Board member wants to help teachers teach criticisms of evolution

? Now that criticism of evolution is in the state’s science standards, one State Board of Education member is suggesting the board offer more guidance for teachers, including recommending textbooks.

Kathy Martin, a Clay Center Republican and among six of the 10 board members who voted for the new science standards last month, said Wednesday she wanted more information about materials that deal with critical analysis of evolution.

The new science standards challenge some evolutionary theory, treating it as the subject of scientific controversies, prompting criticism from national science groups. Critics have accused board members of promoting creationism or intelligent design, which says an intelligent cause is the best way to explain some complex, orderly features of the natural world.

Martin, a former elementary science teacher, said she wasn’t interested in approving textbooks for the state’s 300 school districts. But she added that the state should “provide leadership for teachers looking to teach the controversial issue objectively.”

The state board’s policy has been to set curriculum standards for each subject but allow individual districts to decide how the material is presented and what textbooks or other resources are used to teach students.
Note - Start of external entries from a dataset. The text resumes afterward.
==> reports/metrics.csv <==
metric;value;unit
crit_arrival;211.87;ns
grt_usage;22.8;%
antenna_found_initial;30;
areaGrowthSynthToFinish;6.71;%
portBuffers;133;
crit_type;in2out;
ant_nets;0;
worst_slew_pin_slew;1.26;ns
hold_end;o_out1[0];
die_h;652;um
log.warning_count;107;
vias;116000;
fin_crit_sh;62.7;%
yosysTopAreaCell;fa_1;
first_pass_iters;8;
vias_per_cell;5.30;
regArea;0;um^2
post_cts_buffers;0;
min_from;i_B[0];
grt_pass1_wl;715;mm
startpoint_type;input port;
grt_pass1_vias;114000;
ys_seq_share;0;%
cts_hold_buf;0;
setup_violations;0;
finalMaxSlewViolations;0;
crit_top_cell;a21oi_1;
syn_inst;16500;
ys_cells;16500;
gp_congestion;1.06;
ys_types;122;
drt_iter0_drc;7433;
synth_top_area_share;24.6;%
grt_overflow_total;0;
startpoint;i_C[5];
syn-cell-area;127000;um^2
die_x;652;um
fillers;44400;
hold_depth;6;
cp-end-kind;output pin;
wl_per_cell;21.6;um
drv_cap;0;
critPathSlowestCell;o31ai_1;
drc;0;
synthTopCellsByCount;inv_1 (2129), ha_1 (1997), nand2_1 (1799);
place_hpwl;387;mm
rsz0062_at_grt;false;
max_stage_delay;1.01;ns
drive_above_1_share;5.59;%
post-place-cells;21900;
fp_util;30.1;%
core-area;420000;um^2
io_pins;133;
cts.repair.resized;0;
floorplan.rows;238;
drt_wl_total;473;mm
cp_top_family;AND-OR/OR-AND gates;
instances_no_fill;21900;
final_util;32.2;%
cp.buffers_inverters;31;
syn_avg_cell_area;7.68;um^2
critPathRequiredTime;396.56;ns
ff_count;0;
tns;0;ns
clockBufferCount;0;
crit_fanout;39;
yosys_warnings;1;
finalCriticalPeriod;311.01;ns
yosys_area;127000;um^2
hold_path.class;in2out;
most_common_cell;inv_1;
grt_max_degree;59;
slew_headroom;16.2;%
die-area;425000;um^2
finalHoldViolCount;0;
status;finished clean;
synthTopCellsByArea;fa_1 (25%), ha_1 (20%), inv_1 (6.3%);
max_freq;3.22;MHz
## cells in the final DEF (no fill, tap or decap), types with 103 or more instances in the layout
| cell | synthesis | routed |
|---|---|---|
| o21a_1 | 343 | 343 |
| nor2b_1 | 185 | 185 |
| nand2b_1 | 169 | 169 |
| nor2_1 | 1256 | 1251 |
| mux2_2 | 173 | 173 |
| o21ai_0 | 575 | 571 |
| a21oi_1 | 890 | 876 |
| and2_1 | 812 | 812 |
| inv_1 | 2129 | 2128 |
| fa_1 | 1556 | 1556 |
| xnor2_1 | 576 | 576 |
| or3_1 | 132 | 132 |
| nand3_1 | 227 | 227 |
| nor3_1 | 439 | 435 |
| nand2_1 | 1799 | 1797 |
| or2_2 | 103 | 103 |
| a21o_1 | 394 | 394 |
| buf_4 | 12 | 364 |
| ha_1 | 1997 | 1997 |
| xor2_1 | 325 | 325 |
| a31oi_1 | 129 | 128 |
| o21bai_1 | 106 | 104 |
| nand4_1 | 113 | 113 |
==> ./design.v <==
module arith_unit(i_mode, i_op, i_A, i_B, i_C, i_D, o_out1, o_out2);
input i_mode;								 
input [2:0] i_op;							 
input [15:0] i_A, i_B, i_C, i_D;			 
output reg [15:0] o_out1, o_out2;			 
wire [15:0] Re_Z1, Im_Z1, Re_Z2, Im_Z2;
assign Re_Z1 = i_A;						 
assign Im_Z1 = i_B;						 
assign Re_Z2 = i_C;
assign Im_Z2 = i_D;
parameter [2:0] ADD = 3'd0, SUB = 3'd1, SLL = 3'd2, SRL = 3'd3, SRA = 3'd4, SCL = 3'd5, SCR = 3'd6;
wire [31:0] sll_A, sll_C, srl_A, srl_C;
assign sll_A = {i_A, i_A} << i_B[3:0];	 
assign sll_C = {i_C, i_C} << i_D[3:0];
assign srl_A = {i_A, i_A} >> i_B[3:0];
assign srl_C = {i_C, i_C} >> i_D[3:0];
always @(*) begin
	case(i_op) 
		ADD:
			begin
				o_out1 = (i_mode) ? (Re_Z1 + Re_Z2) : (i_A + i_B);		 
				o_out2 = (i_mode) ? (Im_Z1 + Im_Z2) : (i_C + i_D);		 
			end
		SUB:
			begin
				o_out1 = (i_mode) ? (Re_Z1 - Re_Z2) : (i_A - i_B);		 
				o_out2 = (i_mode) ? (Im_Z1 - Im_Z2) : (i_C - i_D);		 
			end
		SLL:
			begin
				o_out1 = sll_A[15:0];									 
				o_out2 = sll_C[15:0];
			end
		SRL:
			begin
				o_out1 = srl_A[31:16];									 
				o_out2 = srl_C[31:16];
			end
		SRA:
			begin
				o_out1 = $signed(i_A) >>> i_B[3:0];						 
				o_out2 = $signed(i_C) >>> i_D[3:0];
			end
		SCL:
			begin
				o_out1 = sll_A[31:16];									 
				o_out2 = sll_C[31:16];
			end
		SCR:
			begin
				o_out1 = srl_A[15:0];									 
				o_out1 = srl_C[15:0];
			end
		default:														 
			begin
				o_out1 = {16{1'b0}};		
				o_out2 = {16{1'b0}};
			end
	endcase
end
endmodule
There is no common textbook all districts are expected to use for any school subject.

The board took no action on Martin’s suggestion, which caught those who oppose the revised science standards off guard.

“I was surprised that was even being mentioned,” said board member Sue Gamble, a Shawnee Republican who opposed the new standards. “It is beyond our authority.”

Board Chairman Steve Abrams, an Arkansas City Republican who voted for the new standards, said he didn’t know when the issue would return to the board’s agenda.